The implant is a flexible polymer electrode and in a recent study was placed in the proverbial three blind mice, (the actual number was seven, three blind males and four females). After a year, the implant has shown that it can deliver electronic vision to the visual cortex. The results have been published in the Journal of Advanced Healthcare Materials. If they can be replicated in humans in the future, this neural implant which is no bigger than a single neuron when combined with others could restore sight to blind people.
Maria Asplund is a Professor of Bioelectronics at Chalmers. She notes that a single implant begins to eliminate the darkness. Multiples could bring back close to normal sight. The more implants, the better the image. But putting more into the brain could be overwhelming. Not so states Professor Asplund.
Each implanted device is called a thread for a good reason. They are very tiny and contain multiple aligned electrodes. An electrode the size of a neuron sounds impossible, yet advancements in nanofabrication have made it a reality.
States Professor Asplund, “Miniaturization of vision implant components is essential. Especially the electrodes, as they need to be small enough to be able to resolve stimulation to large numbers of spots in the brain visual areas.”Â
Implanting several threads would put thousands of electrodes in contact with the brain’s visual areas. To restore full vision, you would probably need to implant hundreds in the visual cortex of the brain. Each is less than 15 micrometres or 15 millionths of a metre.
The study has demonstrated these implants are proving to be remarkably stable over a year and have stood up to billions of electrical pulses sent to them to train the visual cortex of the mice to see the images produced. Each of the pulses has been between 2 and 20 microamperes, far below the maximum threshold the electrodes can withstand. The natural immune response to their presence has been minimal producing little damage to the surrounding brain tissue.

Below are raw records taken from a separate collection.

## src/rtl/ldm_stm_sequencer_if.sv

```systemverilog
// Decode-stage request and execute-stage micro-op bundle for the LDM/STM sequencer.
// master = pipeline side driving the request; slave = the sequencer.
interface ldm_stm_sequencer_if;
   logic        StartD;
   logic [31:0] InstrD;
   logic        HoldIn;
   logic        FlushIn;
   logic        SeqStallF;
   logic        SeqStallD;
   logic        SeqFlushE;
   logic        UopValid;
   logic [3:0]  UopRd;
   logic [3:0]  UopRn;
   logic [31:0] UopOffset;
   logic        UopLoad;
   logic        UopWB;
   logic [31:0] UopWbOffset;
   logic        UopLast;

   // No back-pressure handshake: UopValid qualifies the micro-op fields for exactly
   // one cycle unless HoldIn is high, in which case every output stays frozen.
   modport master (
      output StartD, InstrD, HoldIn, FlushIn,
      input  SeqStallF, SeqStallD, SeqFlushE, UopValid, UopRd, UopRn,
             UopOffset, UopLoad, UopWB, UopWbOffset, UopLast
   );

   modport slave (
      input  StartD, InstrD, HoldIn, FlushIn,
      output SeqStallF, SeqStallD, SeqFlushE, UopValid, UopRd, UopRn,
             UopOffset, UopLoad, UopWB, UopWbOffset, UopLast
   );
endinterface

```

## src/rtl/ldm_stm_sequencer.sv

```systemverilog
// Expands an LDM/STM in decode into one registered single-register micro-op per cycle.
// Define LDM_WB_MERGE_EN to fold base writeback into the final transfer (no WB state).
module ldm_stm_sequencer #(
   parameter int NREGS = 16
) (
   input  logic                 clk,
   input  logic                 reset,
   ldm_stm_sequencer_if.slave   bus,
   output logic [1:0]           dbg_state_o
);

   localparam int CW = $clog2(NREGS + 1);
   localparam int IW = $clog2(NREGS);
`ifdef LDM_WB_MERGE_EN
   localparam bit MERGE = 1'b1;
`else
   localparam bit MERGE = 1'b0;
`endif

   typedef enum logic [1:0] {S_IDLE = 2'd0, S_RUN = 2'd1, S_WB = 2'd2} state_e;

   state_e            state_q, state_d;
   logic [NREGS-1:0]  mask_q, mask_d;
   logic [CW-1:0]     k_q, k_d;
   logic [CW-1:0]     n_q, n_d;
   logic              p_q, p_d, u_q, u_d, l_q, l_d, wbreq_q, wbreq_d;
   logic [3:0]        rn_q, rn_d;

   logic              valid_q, valid_d;
   logic [IW-1:0]     rd_q, rd_d;
   logic [31:0]       off_q, off_d;
   logic              load_q, load_d;
   logic              wb_q, wb_d;
   logic [31:0]       wboff_q, wboff_d;
   logic              last_q, last_d;
   logic [3:0]        urn_q, urn_d;

   function automatic logic [CW-1:0] popcount(input logic [NREGS-1:0] v);
      logic [CW-1:0] cnt;
      cnt = '0;
      for (int i = 0; i < NREGS; i++) cnt = cnt + CW'(v[i]);
      return cnt;
   endfunction

   function automatic logic [IW-1:0] lowest(input logic [NREGS-1:0] v);
      logic [IW-1:0] idx;
      idx = '0;
      for (int i = NREGS - 1; i >= 0; i--) if (v[i]) idx = IW'(i);
      return idx;
   endfunction

   logic [NREGS-1:0] list;
   logic             idle, start, issue_en, last_issue;
   logic [NREGS-1:0] cur_src, rest;
   logic [CW-1:0]    cur_k, cur_n;
   logic             cur_p, cur_u, cur_l, cur_wbreq;
   logic [3:0]       cur_rn;
   logic [31:0]      n4, issue_off, wb_off;
   logic             unused_instr;

   assign list         = bus.InstrD[NREGS-1:0];
   assign unused_instr = ^{bus.InstrD[31:25], bus.InstrD[22]};
   assign idle         = (state_q == S_IDLE);
   assign start        = idle & bus.StartD & (|list) & ~bus.HoldIn & ~bus.FlushIn;

   // In IDLE the first micro-op is built straight from the decode instruction,
   // afterwards from the latched fields, so one issue path serves both.
   always_comb begin
      cur_src   = idle ? list : mask_q;
      cur_k     = idle ? '0 : k_q;
      cur_n     = idle ? popcount(list) : n_q;
      cur_p     = idle ? bus.InstrD[24] : p_q;
      cur_u     = idle ? bus.InstrD[23] : u_q;
      cur_l     = idle ? bus.InstrD[20] : l_q;
      cur_rn    = idle ? bus.InstrD[19:16] : rn_q;
      cur_wbreq = idle ? (bus.InstrD[21] & ~(bus.InstrD[20] & list[bus.InstrD[19:16]]))
                       : wbreq_q;
      rest       = cur_src & (cur_src - NREGS'(1));
      last_issue = (rest == '0);
      n4         = 32'(cur_n) << 2;
      issue_off  = (32'(cur_k) << 2) + (cur_u ? 32'd0 : -n4) + ((cur_p == cur_u) ? 32'd4 : 32'd0);
      wb_off     = cur_u ? n4 : -n4;
      issue_en   = start | ((state_q == S_RUN) & (|mask_q));
   end

   always_comb begin
      state_d = state_q;  mask_d = mask_q;  k_d = k_q;  n_d = n_q;
      p_d = p_q;  u_d = u_q;  l_d = l_q;  rn_d = rn_q;  wbreq_d = wbreq_q;
      valid_d = valid_q;  rd_d = rd_q;  off_d = off_q;  load_d = load_q;
      wb_d = wb_q;  wboff_d = wboff_q;  last_d = last_q;  urn_d = urn_q;

      if (bus.FlushIn || (!bus.HoldIn && !issue_en && !idle &&
                          !(state_q == S_RUN && wbreq_q && !MERGE))) begin
         state_d = S_IDLE;  mask_d = '0;  k_d = '0;
         valid_d = 1'b0;  rd_d = '0;  off_d = '0;  load_d = 1'b0;
         wb_d = 1'b0;  wboff_d = '0;  last_d = 1'b0;  urn_d = '0;
      end else if (!bus.HoldIn && issue_en) begin
         state_d = S_RUN;   mask_d = rest;   k_d = cur_k + CW'(1);  n_d = cur_n;
         p_d = cur_p;  u_d = cur_u;  l_d = cur_l;  rn_d = cur_rn;  wbreq_d = cur_wbreq;
         valid_d = 1'b1;  rd_d = lowest(cur_src);  off_d = issue_off;  load_d = cur_l;
         wboff_d = wb_off;  urn_d = cur_rn;
         last_d  = last_issue & (MERGE | ~cur_wbreq);
         wb_d    = MERGE & last_issue & cur_wbreq;
      end else if (!bus.HoldIn && state_q == S_RUN && wbreq_q && !MERGE) begin
         // Writeback-only micro-op: no memory transfer, zero address offset.
         state_d = S_WB;
         valid_d = 1'b1;  rd_d = IW'(rn_q);  off_d = '0;  load_d = 1'b0;
         wb_d = 1'b1;  last_d = 1'b1;
      end
   end

   always_ff @(posedge clk or negedge reset) begin
      if (!reset) begin
         state_q <= S_IDLE;  mask_q <= '0;  k_q <= '0;  n_q <= '0;
         p_q <= 1'b0;  u_q <= 1'b0;  l_q <= 1'b0;  rn_q <= '0;  wbreq_q <= 1'b0;
         valid_q <= 1'b0;  rd_q <= '0;  off_q <= '0;  load_q <= 1'b0;
         wb_q <= 1'b0;  wboff_q <= '0;  last_q <= 1'b0;  urn_q <= '0;
      end else begin
         state_q <= state_d;  mask_q <= mask_d;  k_q <= k_d;  n_q <= n_d;
         p_q <= p_d;  u_q <= u_d;  l_q <= l_d;  rn_q <= rn_d;  wbreq_q <= wbreq_d;
         valid_q <= valid_d;  rd_q <= rd_d;  off_q <= off_d;  load_q <= load_d;
         wb_q <= wb_d;  wboff_q <= wboff_d;  last_q <= last_d;  urn_q <= urn_d;
      end
   end

   // Decode may advance only at the edge that retires the final micro-op.
   assign bus.SeqStallF   = start | (~idle & ~(valid_q & last_q & ~bus.HoldIn));
   assign bus.SeqStallD   = bus.SeqStallF;
   assign bus.SeqFlushE   = start | ~idle;
   assign bus.UopValid    = valid_q;
   assign bus.UopRd       = rd_q;
   assign bus.UopRn       = urn_q;
   assign bus.UopOffset   = off_q;
   assign bus.UopLoad     = load_q;
   assign bus.UopWB       = wb_q;
   assign bus.UopWbOffset = wboff_q;
   assign bus.UopLast     = last_q;
   assign dbg_state_o     = state_q;

endmodule
```

## src/flat_wrapper.sv

```systemverilog
// flat-port wrapper written by rule: the top's interface ports become plain ports
module ldm_stm_sequencer_flat 
#(
   parameter int NREGS = 16
)
  (clk, reset, dbg_state_o, bus_StartD, bus_InstrD, bus_HoldIn, bus_FlushIn, bus_SeqStallF, bus_SeqStallD, bus_SeqFlushE, bus_UopValid, bus_UopRd, bus_UopRn, bus_UopOffset, bus_UopLoad, bus_UopWB, bus_UopWbOffset, bus_UopLast);
  ldm_stm_sequencer_if bus_i ();
  input  logic clk;
  input  logic reset;
  output logic [1:0] dbg_state_o;
  input wire logic [$bits(bus_i.StartD)-1:0] bus_StartD;
  input wire logic [$bits(bus_i.InstrD)-1:0] bus_InstrD;
  input wire logic [$bits(bus_i.HoldIn)-1:0] bus_HoldIn;
  input wire logic [$bits(bus_i.FlushIn)-1:0] bus_FlushIn;
  output wire logic [$bits(bus_i.SeqStallF)-1:0] bus_SeqStallF;
  output wire logic [$bits(bus_i.SeqStallD)-1:0] bus_SeqStallD;
  output wire logic [$bits(bus_i.SeqFlushE)-1:0] bus_SeqFlushE;
  output wire logic [$bits(bus_i.UopValid)-1:0] bus_UopValid;
  output wire logic [$bits(bus_i.UopRd)-1:0] bus_UopRd;
  output wire logic [$bits(bus_i.UopRn)-1:0] bus_UopRn;
  output wire logic [$bits(bus_i.UopOffset)-1:0] bus_UopOffset;
  output wire logic [$bits(bus_i.UopLoad)-1:0] bus_UopLoad;
  output wire logic [$bits(bus_i.UopWB)-1:0] bus_UopWB;
  output wire logic [$bits(bus_i.UopWbOffset)-1:0] bus_UopWbOffset;
  output wire logic [$bits(bus_i.UopLast)-1:0] bus_UopLast;
  assign bus_i.StartD = bus_StartD;
  assign bus_i.InstrD = bus_InstrD;
  assign bus_i.HoldIn = bus_HoldIn;
  assign bus_i.FlushIn = bus_FlushIn;
  assign bus_SeqStallF = bus_i.SeqStallF;
  assign bus_SeqStallD = bus_i.SeqStallD;
  assign bus_SeqFlushE = bus_i.SeqFlushE;
  assign bus_UopValid = bus_i.UopValid;
  assign bus_UopRd = bus_i.UopRd;
  assign bus_UopRn = bus_i.UopRn;
  assign bus_UopOffset = bus_i.UopOffset;
  assign bus_UopLoad = bus_i.UopLoad;
  assign bus_UopWB = bus_i.UopWB;
  assign bus_UopWbOffset = bus_i.UopWbOffset;
  assign bus_UopLast = bus_i.UopLast;
  ldm_stm_sequencer #(.NREGS(NREGS)) u_core (.clk(clk), .reset(reset), .bus(bus_i), .dbg_state_o(dbg_state_o));
endmodule
```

The Chalmers and NIN invention improves on work previously demonstrated in 2018 by an implant invented by researchers at the John A. Moran Eye Center at the University of Utah in conjunction with Miguel Hernandez University in Spain. A penny-sized visual prosthesis made from silicon was implanted in the brain of a 58-year-old woman named Berna Gomez. She had lost her sight 16 years earlier after developing toxic optic neuropathy, a condition that destroyed her optic nerves. The Utah device allowed her to see two-dimensional shapes and letters but unfortunately degraded over time because it stimulated an immune response. Its size also made it too large to be practical for full-sight restoration.
The threadlike design of the Chalmers invention allows a large number of electrodes to be implanted within the visual cortex without overwhelming the brain. It has produced little reaction from the body’s autoimmune response. It represents a design proof-of-principle.
For more than 1 million Americans and close to 50,000 Canadians, let alone the many tens of millions on the rest of the planet, this technology could give them sight or restore it if once lost.
Testing in human hosts is still in the offing. Should human clinical trials succeed, this invention could become a promising prosthetic therapy for restoring vision through electronic stimulation of the visual cortex.